**Work task:** For the data below, the lines that hold "setup" should be counted; only the resulting number is expected.

++++

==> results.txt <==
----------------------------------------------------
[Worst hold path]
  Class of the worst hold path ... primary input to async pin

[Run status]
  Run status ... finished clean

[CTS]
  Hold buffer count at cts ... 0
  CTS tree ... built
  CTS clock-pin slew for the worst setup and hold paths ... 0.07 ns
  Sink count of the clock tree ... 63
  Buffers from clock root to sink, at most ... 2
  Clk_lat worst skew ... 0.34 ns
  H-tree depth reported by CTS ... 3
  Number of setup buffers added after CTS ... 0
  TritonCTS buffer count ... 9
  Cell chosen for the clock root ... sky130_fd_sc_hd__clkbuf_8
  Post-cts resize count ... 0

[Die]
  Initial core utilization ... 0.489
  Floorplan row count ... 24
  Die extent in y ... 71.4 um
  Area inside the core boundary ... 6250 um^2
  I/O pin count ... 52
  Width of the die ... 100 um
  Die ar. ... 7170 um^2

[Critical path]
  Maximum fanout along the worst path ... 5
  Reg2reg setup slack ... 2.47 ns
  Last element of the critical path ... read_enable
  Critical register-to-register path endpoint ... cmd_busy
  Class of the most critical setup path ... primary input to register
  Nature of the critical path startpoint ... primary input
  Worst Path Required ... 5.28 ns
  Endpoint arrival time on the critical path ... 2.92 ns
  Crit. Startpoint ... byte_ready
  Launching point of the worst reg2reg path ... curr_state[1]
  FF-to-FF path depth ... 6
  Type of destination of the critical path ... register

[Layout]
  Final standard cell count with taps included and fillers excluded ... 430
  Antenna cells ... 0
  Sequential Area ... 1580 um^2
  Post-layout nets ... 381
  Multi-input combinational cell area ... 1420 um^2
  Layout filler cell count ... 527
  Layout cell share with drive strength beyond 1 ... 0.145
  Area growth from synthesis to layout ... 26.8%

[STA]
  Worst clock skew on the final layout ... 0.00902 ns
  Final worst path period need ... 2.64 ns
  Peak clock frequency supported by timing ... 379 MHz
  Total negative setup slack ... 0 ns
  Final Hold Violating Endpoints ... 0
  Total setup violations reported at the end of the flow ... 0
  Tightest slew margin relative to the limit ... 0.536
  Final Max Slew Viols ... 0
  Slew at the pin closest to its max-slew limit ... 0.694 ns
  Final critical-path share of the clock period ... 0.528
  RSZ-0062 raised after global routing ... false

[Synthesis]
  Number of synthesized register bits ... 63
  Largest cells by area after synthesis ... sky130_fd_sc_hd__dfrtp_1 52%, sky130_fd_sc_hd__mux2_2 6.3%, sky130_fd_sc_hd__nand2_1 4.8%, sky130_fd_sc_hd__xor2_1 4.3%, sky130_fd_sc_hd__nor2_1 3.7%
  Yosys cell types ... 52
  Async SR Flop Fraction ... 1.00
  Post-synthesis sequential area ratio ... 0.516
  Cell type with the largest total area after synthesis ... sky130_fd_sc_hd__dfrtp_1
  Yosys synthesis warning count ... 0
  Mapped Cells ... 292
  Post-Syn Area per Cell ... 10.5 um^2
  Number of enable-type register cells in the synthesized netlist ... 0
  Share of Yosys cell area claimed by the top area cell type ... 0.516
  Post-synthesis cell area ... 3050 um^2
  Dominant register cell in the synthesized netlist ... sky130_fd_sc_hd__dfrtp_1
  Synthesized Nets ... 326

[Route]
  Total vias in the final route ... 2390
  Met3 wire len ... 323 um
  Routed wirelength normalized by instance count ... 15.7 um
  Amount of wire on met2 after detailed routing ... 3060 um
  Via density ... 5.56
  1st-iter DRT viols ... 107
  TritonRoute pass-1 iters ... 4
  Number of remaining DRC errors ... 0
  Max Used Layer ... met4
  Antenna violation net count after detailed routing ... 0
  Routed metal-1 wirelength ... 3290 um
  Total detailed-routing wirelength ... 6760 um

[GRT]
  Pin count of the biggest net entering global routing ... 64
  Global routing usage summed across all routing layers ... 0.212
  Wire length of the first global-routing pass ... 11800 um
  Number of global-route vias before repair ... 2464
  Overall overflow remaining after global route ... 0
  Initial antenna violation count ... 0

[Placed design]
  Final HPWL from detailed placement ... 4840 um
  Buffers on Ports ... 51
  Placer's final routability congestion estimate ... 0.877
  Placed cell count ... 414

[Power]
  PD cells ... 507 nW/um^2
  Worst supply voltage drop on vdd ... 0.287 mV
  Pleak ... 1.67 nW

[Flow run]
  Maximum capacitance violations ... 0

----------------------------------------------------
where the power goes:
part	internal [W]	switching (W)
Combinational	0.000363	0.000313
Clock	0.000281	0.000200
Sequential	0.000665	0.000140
$ cat config.mk
export PLATFORM = sky130hd
export DESIGN_NAME = fp16_dot_accum_flat
export DESIGN_NICKNAME = d
export VERILOG_FILES = /design/src/rtl/fp16_dot_accum_if.sv /design/src/rtl/fp16_dot_accum.sv /design/src/flat_wrapper.sv
export SDC_FILE = /design/constraint.sdc
export NUM_CORES = 1
export LEC_CHECK = 0
export CORE_ASPECT_RATIO = 0.5
export CORE_MARGIN = 4
export CORE_UTILIZATION = 58
export DETAILED_ROUTE_END_ITERATION = 7
export HOLD_SLACK_MARGIN = 0.1
export PLACE_DENSITY = 0.77
export SLEW_MARGIN = 20
export SYNTH_ARGS = -nofsm -noshare
export SYNTH_HDL_FRONTEND = slang
export SYNTH_SLANG_ARGS = --single-unit
$ cat constraint.sdc
create_clock -name clk -period 9.6 [get_ports clk]
set_clock_uncertainty 0.2 [all_clocks]
set_input_delay 0.96 -clock clk [delete_from_list [all_inputs] [get_ports clk]]
set_output_delay 0.96 -clock clk [all_outputs]
set_load 0.01 [all_outputs]
$ cat src/rtl/fp16_dot_accum_if.sv
// rtl/fp16_dot_accum_if.sv - product-beat input and dot-product result bundle for fp16_dot_accum
// Purpose: groups the product beat (in_valid, in_last, qa..qd) driven by the
//   FP8 vector multiplier and the dot-product result (out_valid, acc_out,
//   out_count, out_ovf, out_nan) returned by the accumulator.
// Ports (modports):
//   master - drives the product beat, observes the result (multiplier side / bench)
//   slave  - consumes the product beat, drives the result (fp16_dot_accum)
interface fp16_dot_accum_if #(
  parameter int ACC_W = 48,
  parameter int CNT_W = 16
) ();
  logic             in_valid;
  logic             in_last;
  logic [15:0]      qa;
  logic [15:0]      qb;
  logic [15:0]      qc;
  logic [15:0]      qd;
  logic             out_valid;
  logic [ACC_W-1:0] acc_out;
  logic [CNT_W-1:0] out_count;
  logic             out_ovf;
  logic             out_nan;

  modport master (
    output in_valid, in_last, qa, qb, qc, qd,
    input  out_valid, acc_out, out_count, out_ovf, out_nan
  );

  modport slave (
    input  in_valid, in_last, qa, qb, qc, qd,
    output out_valid, acc_out, out_count, out_ovf, out_nan
  );
endinterface

$ cat src/rtl/fp16_dot_accum.sv
// rtl/fp16_dot_accum.sv - FP16 product-to-fixed-point dot-product accumulator
// Purpose: converts four FP16 products per beat to signed fixed point
//   (24 fractional bits), sums them and accumulates across beats until a beat
//   tagged in_last, then emits one result with beat count and sticky flags.
// Ports:
//   clk  - rising-edge clock
//   rst  - synchronous active-high reset
//   bus  - fp16_dot_accum_if.slave: product beat in, dot-product result out
// Configuration macro: FP16_ACC_SATURATE_EN
//   defined   - accumulator clamps to the signed ACC_W range on overflow
//   undefined - accumulator wraps modulo 2^ACC_W
module fp16_dot_accum #(
  parameter int ACC_W = 48,
  parameter int CNT_W = 16
) (
  input logic             clk,
  input logic             rst,
  fp16_dot_accum_if.slave bus
);

  localparam int TERM_W = 42;
  localparam int SUM_W  = 44;

  // Largest FP16 normal is (2^11-1) << 29, so a 42-bit signed term always fits.
  function automatic logic [TERM_W-1:0] fp16_to_fix(input logic [15:0] h);
    logic [4:0]        e;
    logic [TERM_W-1:0] mag;
    e   = h[14:10];
    mag = {{(TERM_W-11){1'b0}}, (e != 5'd0), h[9:0]};
    if (e == 5'd31) begin
      mag = '0;
    end else if (e != 5'd0) begin
      mag = mag << (e - 5'd1);
    end
    return h[15] ? (~mag + {{(TERM_W-1){1'b0}}, 1'b1}) : mag;
  endfunction

  function automatic logic is_special(input logic [15:0] h);
    return h[14:10] == 5'd31;
  endfunction

  // Stage S1: converted terms
  logic              s1_valid_q, s1_valid_d;
  logic              s1_last_q,  s1_last_d;
  logic              s1_nan_q,   s1_nan_d;
  logic [TERM_W-1:0] s1_term_q [4];
  logic [TERM_W-1:0] s1_term_d [4];

  // Stage S2: running accumulation
  logic              first_q, first_d;
  logic [ACC_W-1:0]  acc_q,   acc_d;
  logic [CNT_W-1:0]  cnt_q,   cnt_d;
  logic              ovf_q,   ovf_d;
  logic              nan_q,   nan_d;
  logic              done_q,  done_d;

  // Output registers
  logic              out_valid_q, out_valid_d;
  logic [ACC_W-1:0]  out_acc_q,   out_acc_d;
  logic [CNT_W-1:0]  out_cnt_q,   out_cnt_d;
  logic              out_ovf_q,   out_ovf_d;
  logic              out_nan_q,   out_nan_d;

  logic [SUM_W-1:0]  beat_sum;
  logic [ACC_W:0]    acc_base;
  logic [ACC_W:0]    sum_wide;
  logic              ovf_now;

  always_comb begin
    s1_valid_d   = bus.in_valid;
    s1_last_d    = bus.in_valid & bus.in_last;
    s1_nan_d     = bus.in_valid & (is_special(bus.qa) | is_special(bus.qb) |
                                   is_special(bus.qc) | is_special(bus.qd));
    s1_term_d[0] = fp16_to_fix(bus.qa);
    s1_term_d[1] = fp16_to_fix(bus.qb);
    s1_term_d[2] = fp16_to_fix(bus.qc);
    s1_term_d[3] = fp16_to_fix(bus.qd);
  end

  always_comb begin
    beat_sum = '0;
    for (int i = 0; i < 4; i++) begin
      beat_sum = beat_sum + {{(SUM_W-TERM_W){s1_term_q[i][TERM_W-1]}}, s1_term_q[i]};
    end
    // A first beat starts from zero rather than the stale accumulator.
    acc_base = first_q ? '0 : {acc_q[ACC_W-1], acc_q};
    sum_wide = {{(ACC_W+1-SUM_W){beat_sum[SUM_W-1]}}, beat_sum} + acc_base;
    // One guard bit: true sum is out of range when it disagrees with the ACC_W sign.
    ovf_now  = sum_wide[ACC_W] ^ sum_wide[ACC_W-1];

    first_d = first_q;
    acc_d   = acc_q;
    cnt_d   = cnt_q;
    ovf_d   = ovf_q;
    nan_d   = nan_q;
    done_d  = 1'b0;
    if (s1_valid_q) begin
      if (ovf_now) begin
`ifdef FP16_ACC_SATURATE_EN
        acc_d = sum_wide[ACC_W] ? {1'b1, {(ACC_W-1){1'b0}}} : {1'b0, {(ACC_W-1){1'b1}}};
`else
        acc_d = sum_wide[ACC_W-1:0];
`endif
      end else begin
        acc_d = sum_wide[ACC_W-1:0];
      end
      if (first_q) begin
        cnt_d = {{(CNT_W-1){1'b0}}, 1'b1};
      end else if (!(&cnt_q)) begin
        cnt_d = cnt_q + {{(CNT_W-1){1'b0}}, 1'b1};
      end
      ovf_d   = (ovf_q & ~first_q) | ovf_now;
      nan_d   = (nan_q & ~first_q) | s1_nan_q;
      first_d = s1_last_q;
      done_d  = s1_last_q;
    end
  end

  // The result is taken from S2 one cycle after its last beat, so a new beat
  // landing in S2 on that same edge overwrites acc only after it is captured.
  always_comb begin
    out_valid_d = done_q;
    out_acc_d   = out_acc_q;
    out_cnt_d   = out_cnt_q;
    out_ovf_d   = out_ovf_q;
    out_nan_d   = out_nan_q;
    if (done_q) begin
      out_acc_d = acc_q;
      out_cnt_d = cnt_q;
      out_ovf_d = ovf_q;
      out_nan_d = nan_q;
    end
  end

  always_ff @(posedge clk) begin
    if (rst) begin
      s1_valid_q  <= 1'b0;
      s1_last_q   <= 1'b0;
      s1_nan_q    <= 1'b0;
      for (int i = 0; i < 4; i++) begin
        s1_term_q[i] <= '0;
      end
      first_q     <= 1'b1;
      acc_q       <= '0;
      cnt_q       <= '0;
      ovf_q       <= 1'b0;
      nan_q       <= 1'b0;
      done_q      <= 1'b0;
      out_valid_q <= 1'b0;
      out_acc_q   <= '0;
      out_cnt_q   <= '0;
      out_ovf_q   <= 1'b0;
      out_nan_q   <= 1'b0;
    end else begin
      s1_valid_q  <= s1_valid_d;
      s1_last_q   <= s1_last_d;
      s1_nan_q    <= s1_nan_d;
      for (int i = 0; i < 4; i++) begin
        s1_term_q[i] <= s1_term_d[i];
      end
      first_q     <= first_d;
      acc_q       <= acc_d;
      cnt_q       <= cnt_d;
      ovf_q       <= ovf_d;
      nan_q       <= nan_d;
      done_q      <= done_d;
      out_valid_q <= out_valid_d;
      out_acc_q   <= out_acc_d;
      out_cnt_q   <= out_cnt_d;
      out_ovf_q   <= out_ovf_d;
      out_nan_q   <= out_nan_d;
    end
  end

  assign bus.out_valid = out_valid_q;
  assign bus.acc_out   = out_acc_q;
  assign bus.out_count = out_cnt_q;
  assign bus.out_ovf   = out_ovf_q;
  assign bus.out_nan   = out_nan_q;

endmodule
File: src/rtl/spram_march_bist.sv
// Four-element March BIST for the SPRAM word window: M0 w, M1 r/w~, M2 (down) r~/w, M3 r.
// Reports pass/fail with the first failing address and the word read there.
module spram_march_bist #(
    parameter int unsigned WORDS   = 16384,
    parameter logic [31:0] PATTERN = 32'h5555_5555
) (
    input  logic                      clk,
    input  logic                      resetn,
    input  logic                      start,
    input  logic                      abort,
    output logic                      busy,
    output logic                      done,
    output logic                      pass,
    output logic [21:0]               fail_addr,
    output logic [31:0]               fail_data,
    spram_march_bist_if.master        bus
);
    localparam int unsigned AW      = 22;
    localparam int unsigned DW      = 32;
    localparam logic [AW-1:0] LAST  = AW'(WORDS - 1);
    localparam logic [3:0]  WEN_ALL = 4'hF;

    typedef enum logic [2:0] {IDLE, M0, M1, M2, M3, DRAIN, FIN} state_t;

    state_t        state_q, state_d;
    logic [AW-1:0] addr_q, addr_d;
    logic [3:0]    wen_q, wen_d;
    logic [DW-1:0] wdata_q, wdata_d;
    logic          wr_q, wr_d;
    logic [AW-1:0] prev_q, prev_d;
    logic          prev_vld_q, prev_vld_d;
    logic          busy_d, done_d, pass_d;
    logic [AW-1:0] fail_addr_d;
    logic [DW-1:0] fail_data_d;
    logic          mismatch_c;
    logic [AW-1:0] chk_addr_c;

    assign bus.mem_addr  = addr_q;
    assign bus.mem_wen   = wen_q;
    assign bus.mem_wdata = wdata_q;

    // State and registered bus/status outputs
    always_ff @(posedge clk or negedge resetn) begin
        if (!resetn) begin
            state_q    <= IDLE;
            addr_q     <= '0;
            wen_q      <= '0;
            wdata_q    <= '0;
            wr_q       <= 1'b0;
            prev_q     <= '0;
            prev_vld_q <= 1'b0;
            busy       <= 1'b0;
            done       <= 1'b0;
            pass       <= 1'b0;
            fail_addr  <= '0;
            fail_data  <= '0;
        end else begin
            state_q    <= state_d;
            addr_q     <= addr_d;
            wen_q      <= wen_d;
            wdata_q    <= wdata_d;
            wr_q       <= wr_d;
            prev_q     <= prev_d;
            prev_vld_q <= prev_vld_d;
            busy       <= busy_d;
            done       <= done_d;
            pass       <= pass_d;
            fail_addr  <= fail_addr_d;
            fail_data  <= fail_data_d;
        end
    end

    // Next-state, next-bus and read-check logic
    always_comb begin
        state_d     = state_q;
        addr_d      = addr_q;
        wen_d       = '0;
        wdata_d     = '0;
        wr_d        = 1'b0;
        prev_d      = prev_q;
        prev_vld_d  = 1'b0;
        busy_d      = busy;
        done_d      = done;
        pass_d      = pass;
        fail_addr_d = fail_addr;
        fail_data_d = fail_data;
        mismatch_c  = 1'b0;
        chk_addr_c  = addr_q;

        // Read data arriving now belongs to the read issued one cycle earlier
        case (state_q)
            M1:      mismatch_c = wr_q && (bus.mem_rdata != PATTERN);
            M2:      mismatch_c = wr_q && (bus.mem_rdata != ~PATTERN);
            M3, DRAIN: begin
                mismatch_c = prev_vld_q && (bus.mem_rdata != PATTERN);
                chk_addr_c = prev_q;
            end
            default: mismatch_c = 1'b0;
        endcase

        case (state_q)
            IDLE: begin
                if (start) begin
                    state_d     = M0;
                    addr_d      = '0;
                    wen_d       = WEN_ALL;
                    wdata_d     = PATTERN;
                    busy_d      = 1'b1;
                    done_d      = 1'b0;
                    pass_d      = 1'b0;
                    fail_addr_d = '0;
                    fail_data_d = '0;
                end
            end
            M0: begin
                if (addr_q == LAST) begin
                    state_d = M1;
                    addr_d  = '0;
                end else begin
                    addr_d  = addr_q + AW'(1);
                    wen_d   = WEN_ALL;
                    wdata_d = PATTERN;
                end
            end
            M1: begin
                if (!wr_q) begin
                    wr_d    = 1'b1;
                    wen_d   = WEN_ALL;
                    wdata_d = ~PATTERN;
                end else if (!mismatch_c) begin
                    if (addr_q == LAST) state_d = M2;
                    else                addr_d  = addr_q + AW'(1);
                end
            end
            M2: begin
                if (!wr_q) begin
                    wr_d    = 1'b1;
                    wen_d   = WEN_ALL;
                    wdata_d = PATTERN;
                end else if (!mismatch_c) begin
                    if (addr_q == '0) state_d = M3;
                    else              addr_d  = addr_q - AW'(1);
                end
            end
            M3: begin
                prev_d     = addr_q;
                prev_vld_d = 1'b1;
                if (!mismatch_c) begin
                    if (addr_q == LAST) begin
                        state_d = DRAIN;
                        addr_d  = '0;
                    end else begin
                        addr_d  = addr_q + AW'(1);
                    end
                end
            end
            DRAIN: begin
                if (!mismatch_c) begin
                    state_d = FIN;
                    busy_d  = 1'b0;
                    done_d  = 1'b1;
                    pass_d  = 1'b1;
                end
            end
            FIN:     state_d = IDLE;
            default: state_d = IDLE;
        endcase

        // First mismatch ends the run; the write on the bus this cycle still lands
        if (mismatch_c) begin
            state_d     = FIN;
            addr_d      = '0;
            wen_d       = '0;
            wdata_d     = '0;
            wr_d        = 1'b0;
            busy_d      = 1'b0;
            done_d      = 1'b1;
            pass_d      = 1'b0;
            fail_addr_d = chk_addr_c;
            fail_data_d = bus.mem_rdata;
        end

        if (abort) begin
            state_d    = IDLE;
            addr_d     = '0;
            wen_d      = '0;
            wdata_d    = '0;
            wr_d       = 1'b0;
            prev_vld_d = 1'b0;
            busy_d     = 1'b0;
            done_d     = 1'b0;
            pass_d     = 1'b0;
        end
    end
endmodule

++++

**Answer box:** 6